VARIATION JN PATIENT RESPONSE ASSOCIATED WITH DIFFERENT PREPARATIONS OF MURINE MONOCLONAL ANTIBODY THERAPY

Abstract

The sera of 37 renal and 12 liver allograft recipients treated with OKT3 (42), Leu2a (7), or both (2) monoclonal antibodies were serially analyzed by an enzyme-linked immunosorbent assay to determine the humoral response (IgG) to mAb. Anti-mAb IgG to the treatment mAb was detected in the serum of 23 (76%) renal and 6 (50%) liver OKT3 recipients, and all 7 Leu2a renal recipients, usually within 14 days of mAb completion, but never during the first week of Rx. Each of the 7 Leu2a recipients developed reactivity not only to Leu2a isotype (IgG1), but also to OKT3 isotype (IgG2a).

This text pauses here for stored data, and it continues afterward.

===== src/rtl/pwm_mch_if.sv =====
//----------------------------------------------------------------------
// pwm_mch_if : register-bus bundle shared by the PWM blocks.
// Rev 1.0
//----------------------------------------------------------------------
`default_nettype none

interface pwm_mch_if;
    logic        reg_cs;
    logic        reg_wr;
    logic [3:0]  reg_addr;
    logic [31:0] reg_wdata;
    logic [3:0]  reg_be;
    logic [31:0] reg_rdata;
    logic        reg_ack;

    modport master (
        output reg_cs, reg_wr, reg_addr, reg_wdata, reg_be,
        input  reg_rdata, reg_ack
    );

    modport slave (
        input  reg_cs, reg_wr, reg_addr, reg_wdata, reg_be,
        output reg_rdata, reg_ack
    );
endinterface

`default_nettype wire


===== src/rtl/pwm_mch.sv =====
//----------------------------------------------------------------------
// pwm_mch : multi-channel PWM, shared prescaler/counter, double-buffered
//           compares and per-channel complementary dead-time outputs.
// Rev 1.0
//----------------------------------------------------------------------
`default_nettype none

module pwm_mch #(
    parameter int NCH = 4,
    parameter int CW  = 16,
    parameter int DTW = 8
) (
    input  wire             mclk,
    input  wire             h_reset_n,
    pwm_mch_if.slave        bus,
    output logic [NCH-1:0]  pwm_h,
    output logic [NCH-1:0]  pwm_l,
    output logic            pwm_ovflow,
    output logic            pwm_os_done
);

    localparam logic [3:0] c_ADDR_CTRL   = 4'd0;
    localparam logic [3:0] c_ADDR_PERIOD = 4'd1;
    localparam logic [3:0] c_ADDR_STATUS = 4'd2;
    localparam int         c_ADDR_COMP0  = 3;

    logic            r_ack;
    logic [31:0]     r_rdata;
    logic            r_enb;
    logic            r_oneshot;
    logic            r_dupdate;
    logic [3:0]      r_scale;
    logic [DTW-1:0]  r_dt;
    logic [CW-1:0]   r_period;
    logic [CW-1:0]   r_period_sh;
    logic [CW-1:0]   r_comp [NCH];
    logic [NCH-1:0]  r_inv;
    logic            r_os_done;
    logic            r_ovf_sticky;
    logic            r_ovf;
    logic [14:0]     r_pre;
    logic [CW-1:0]   r_cnt;

    logic            w_acc;
    logic            w_wr;
    logic [31:0]     w_mask;
    logic [31:0]     w_rd_img;
    logic [31:0]     w_wr_val;
    logic            w_unused;
    logic            w_os_clr;
    logic            w_ovf_w1c;
    logic [14:0]     w_pmask;
    logic            w_tick;
    logic            w_active;
    logic            w_rollover;
    logic            w_load_sh;

    assign w_acc  = bus.reg_cs & ~r_ack;
    assign w_wr   = w_acc & bus.reg_wr;
    assign w_mask = {{8{bus.reg_be[3]}}, {8{bus.reg_be[2]}},
                     {8{bus.reg_be[1]}}, {8{bus.reg_be[0]}}};

    always_comb begin
        w_rd_img = '0;
        case (bus.reg_addr)
            c_ADDR_CTRL: begin
                w_rd_img[0]       = r_enb;
                w_rd_img[1]       = r_oneshot;
                w_rd_img[2]       = r_dupdate;
                w_rd_img[7:4]     = r_scale;
                w_rd_img[8 +: DTW] = r_dt;
            end
            c_ADDR_PERIOD: w_rd_img[CW-1:0] = r_period;
            c_ADDR_STATUS: begin
                w_rd_img[31]     = r_ovf_sticky;
                w_rd_img[30]     = r_os_done;
                w_rd_img[CW-1:0] = r_cnt;
            end
            default: begin
                for (int n = 0; n < NCH; n++) begin
                    if (bus.reg_addr == 4'(c_ADDR_COMP0 + n)) begin
                        w_rd_img[31]     = r_inv[n];
                        w_rd_img[CW-1:0] = r_comp[n];
                    end
                end
            end
        endcase
    end

    // Byte-enable merge against the current contents of the addressed register.
    assign w_wr_val  = (w_rd_img & ~w_mask) | (bus.reg_wdata & w_mask);
    assign w_unused  = ^w_wr_val;
    assign w_os_clr  = w_wr && (bus.reg_addr == c_ADDR_CTRL) && (!w_wr_val[0] || !w_wr_val[1]);
    assign w_ovf_w1c = w_wr && (bus.reg_addr == c_ADDR_STATUS) && bus.reg_be[3] && bus.reg_wdata[31];

    always_ff @(posedge mclk or negedge h_reset_n) begin
        if (!h_reset_n) begin
            r_ack        <= 1'b0;
            r_rdata      <= '0;
            r_enb        <= 1'b0;
            r_oneshot    <= 1'b0;
            r_dupdate    <= 1'b0;
            r_scale      <= '0;
            r_dt         <= '0;
            r_period     <= '0;
            r_inv        <= '0;
            r_os_done    <= 1'b0;
            r_ovf_sticky <= 1'b0;
            for (int n = 0; n < NCH; n++) r_comp[n] <= '0;
        end else begin
            r_ack   <= w_acc;
            r_rdata <= (w_acc && !bus.reg_wr) ? w_rd_img : '0;
            if (w_wr && bus.reg_addr == c_ADDR_CTRL) begin
                r_enb     <= w_wr_val[0];
                r_oneshot <= w_wr_val[1];
                r_dupdate <= w_wr_val[2];
                r_scale   <= w_wr_val[7:4];
                r_dt      <= w_wr_val[8 +: DTW];
            end
            if (w_wr && bus.reg_addr == c_ADDR_PERIOD) r_period <= w_wr_val[CW-1:0];
            for (int n = 0; n < NCH; n++) begin
                if (w_wr && bus.reg_addr == 4'(c_ADDR_COMP0 + n)) begin
                    r_comp[n] <= w_wr_val[CW-1:0];
                    r_inv[n]  <= w_wr_val[31];
                end
            end
            if (w_os_clr)                    r_os_done <= 1'b0;
            else if (w_rollover && r_oneshot) r_os_done <= 1'b1;
            if (w_rollover)     r_ovf_sticky <= 1'b1;
            else if (w_ovf_w1c) r_ovf_sticky <= 1'b0;
        end
    end

    // Tick when the low `scale` bits of the free-running prescaler are all ones.
    assign w_pmask    = ~(15'h7FFF << r_scale);
    assign w_tick     = r_enb && ((r_pre & w_pmask) == w_pmask);
    assign w_active   = r_enb && !r_os_done;
    assign w_rollover = w_active && w_tick && (r_cnt == r_period_sh);
    // Shadows track the programmed values while disabled, so enabling starts fresh.
    assign w_load_sh  = !r_enb || (w_rollover && !r_dupdate);

    always_ff @(posedge mclk or negedge h_reset_n) begin
        if (!h_reset_n) begin
            r_pre       <= '0;
            r_cnt       <= '0;
            r_ovf       <= 1'b0;
            r_period_sh <= '0;
        end else begin
            r_pre <= r_enb ? r_pre + 15'd1 : '0;
            r_ovf <= w_rollover;
            if (!w_active)  r_cnt <= '0;
            else if (w_tick) r_cnt <= (r_cnt == r_period_sh) ? '0 : r_cnt + CW'(1);
            if (w_load_sh)  r_period_sh <= r_period;
        end
    end

    generate
        for (genvar n = 0; n < NCH; n++) begin : g_ch
            logic [CW-1:0]  r_comp_sh;
            logic           r_inv_sh;
            logic           r_rawq;
            logic           r_h;
            logic           r_l;
            logic [DTW-1:0] r_dtc;
            logic [DTW-1:0] w_dtc_nxt;
            logic           w_raw;
            logic           w_edge;

            assign w_raw     = w_active && ((r_cnt < r_comp_sh) ^ r_inv_sh);
            assign w_edge    = w_raw ^ r_rawq;
            // Any raw edge (re)starts the dead band; outputs only drive once it expires.
            assign w_dtc_nxt = w_edge ? r_dt : ((r_dtc != '0) ? r_dtc - DTW'(1) : '0);

            always_ff @(posedge mclk or negedge h_reset_n) begin
                if (!h_reset_n) begin
                    r_comp_sh <= '0;
                    r_inv_sh  <= 1'b0;
                    r_rawq    <= 1'b0;
                    r_dtc     <= '0;
                    r_h       <= 1'b0;
                    r_l       <= 1'b0;
                end else begin
                    if (w_load_sh) begin
                        r_comp_sh <= r_comp[n];
                        r_inv_sh  <= r_inv[n];
                    end
                    if (!w_active) begin
                        r_rawq <= 1'b0;
                        r_dtc  <= '0;
                        r_h    <= 1'b0;
                        r_l    <= 1'b0;
                    end else begin
                        r_rawq <= w_raw;
                        r_dtc  <= w_dtc_nxt;
                        r_h    <= w_raw && (w_dtc_nxt == '0);
                        r_l    <= !w_raw && (w_dtc_nxt == '0);
                    end
                end
            end

            assign pwm_h[n] = r_h;
            assign pwm_l[n] = r_l;
        end
    endgenerate

    assign bus.reg_ack   = r_ack;
    assign bus.reg_rdata = r_rdata;
    assign pwm_ovflow    = r_ovf;
    assign pwm_os_done   = r_os_done;

endmodule

`default_nettype wire


===== src/flat_wrapper.sv =====
// flat-port wrapper written by rule: the top's interface ports become plain ports
module pwm_mch_flat 
#(
    parameter int NCH = 4,
    parameter int CW  = 16,
    parameter int DTW = 8
)
  (mclk, h_reset_n, pwm_h, pwm_l, pwm_ovflow, pwm_os_done, bus_reg_cs, bus_reg_wr, bus_reg_addr, bus_reg_wdata, bus_reg_be, bus_reg_rdata, bus_reg_ack);
  pwm_mch_if bus_i ();
  input  wire mclk;
  input  wire h_reset_n;
  output logic [NCH-1:0] pwm_h;
  output logic [NCH-1:0] pwm_l;
  output logic pwm_ovflow;
  output logic pwm_os_done;
  input wire logic [$bits(bus_i.reg_cs)-1:0] bus_reg_cs;
  input wire logic [$bits(bus_i.reg_wr)-1:0] bus_reg_wr;
  input wire logic [$bits(bus_i.reg_addr)-1:0] bus_reg_addr;
  input wire logic [$bits(bus_i.reg_wdata)-1:0] bus_reg_wdata;
  input wire logic [$bits(bus_i.reg_be)-1:0] bus_reg_be;
  output wire logic [$bits(bus_i.reg_rdata)-1:0] bus_reg_rdata;
  output wire logic [$bits(bus_i.reg_ack)-1:0] bus_reg_ack;
  assign bus_i.reg_cs = bus_reg_cs;
  assign bus_i.reg_wr = bus_reg_wr;
  assign bus_i.reg_addr = bus_reg_addr;
  assign bus_i.reg_wdata = bus_reg_wdata;
  assign bus_i.reg_be = bus_reg_be;
  assign bus_reg_rdata = bus_i.reg_rdata;
  assign bus_reg_ack = bus_i.reg_ack;
  pwm_mch #(.NCH(NCH), .CW(CW), .DTW(DTW)) u_core (.mclk(mclk), .h_reset_n(h_reset_n), .bus(bus_i), .pwm_h(pwm_h), .pwm_l(pwm_l), .pwm_ovflow(pwm_ovflow), .pwm_os_done(pwm_os_done));
endmodule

In contrast, only 1 of the 42 renal and liver allograft recipients treated with OKT3 developed reactivity to the Leu2a isotype. Blocking studies indicated that the specificity of the response to the treatment mAb was directed at the idiotype-and, in some patients, to the constant domain (isotype) of the mAb administered. The antibody response to an alternate isotype (IgG2a) observed in Leu2a (IgG1)-treated patients most likely resulted from irrelevant immunoglobulin (IgG2a) in the Leu2a preparation. This reactivity appeared to be specific for the IgG2a subclass. Clinicians administering mAb therapy should be aware that various mAb preparations may contain immunoglobulin isotypes unrelated to the therapeutic mAb. Crossimmunization to the irrelevant immunoglobulins may occur, precluding subsequent use of other mAbs sharing similar isotype.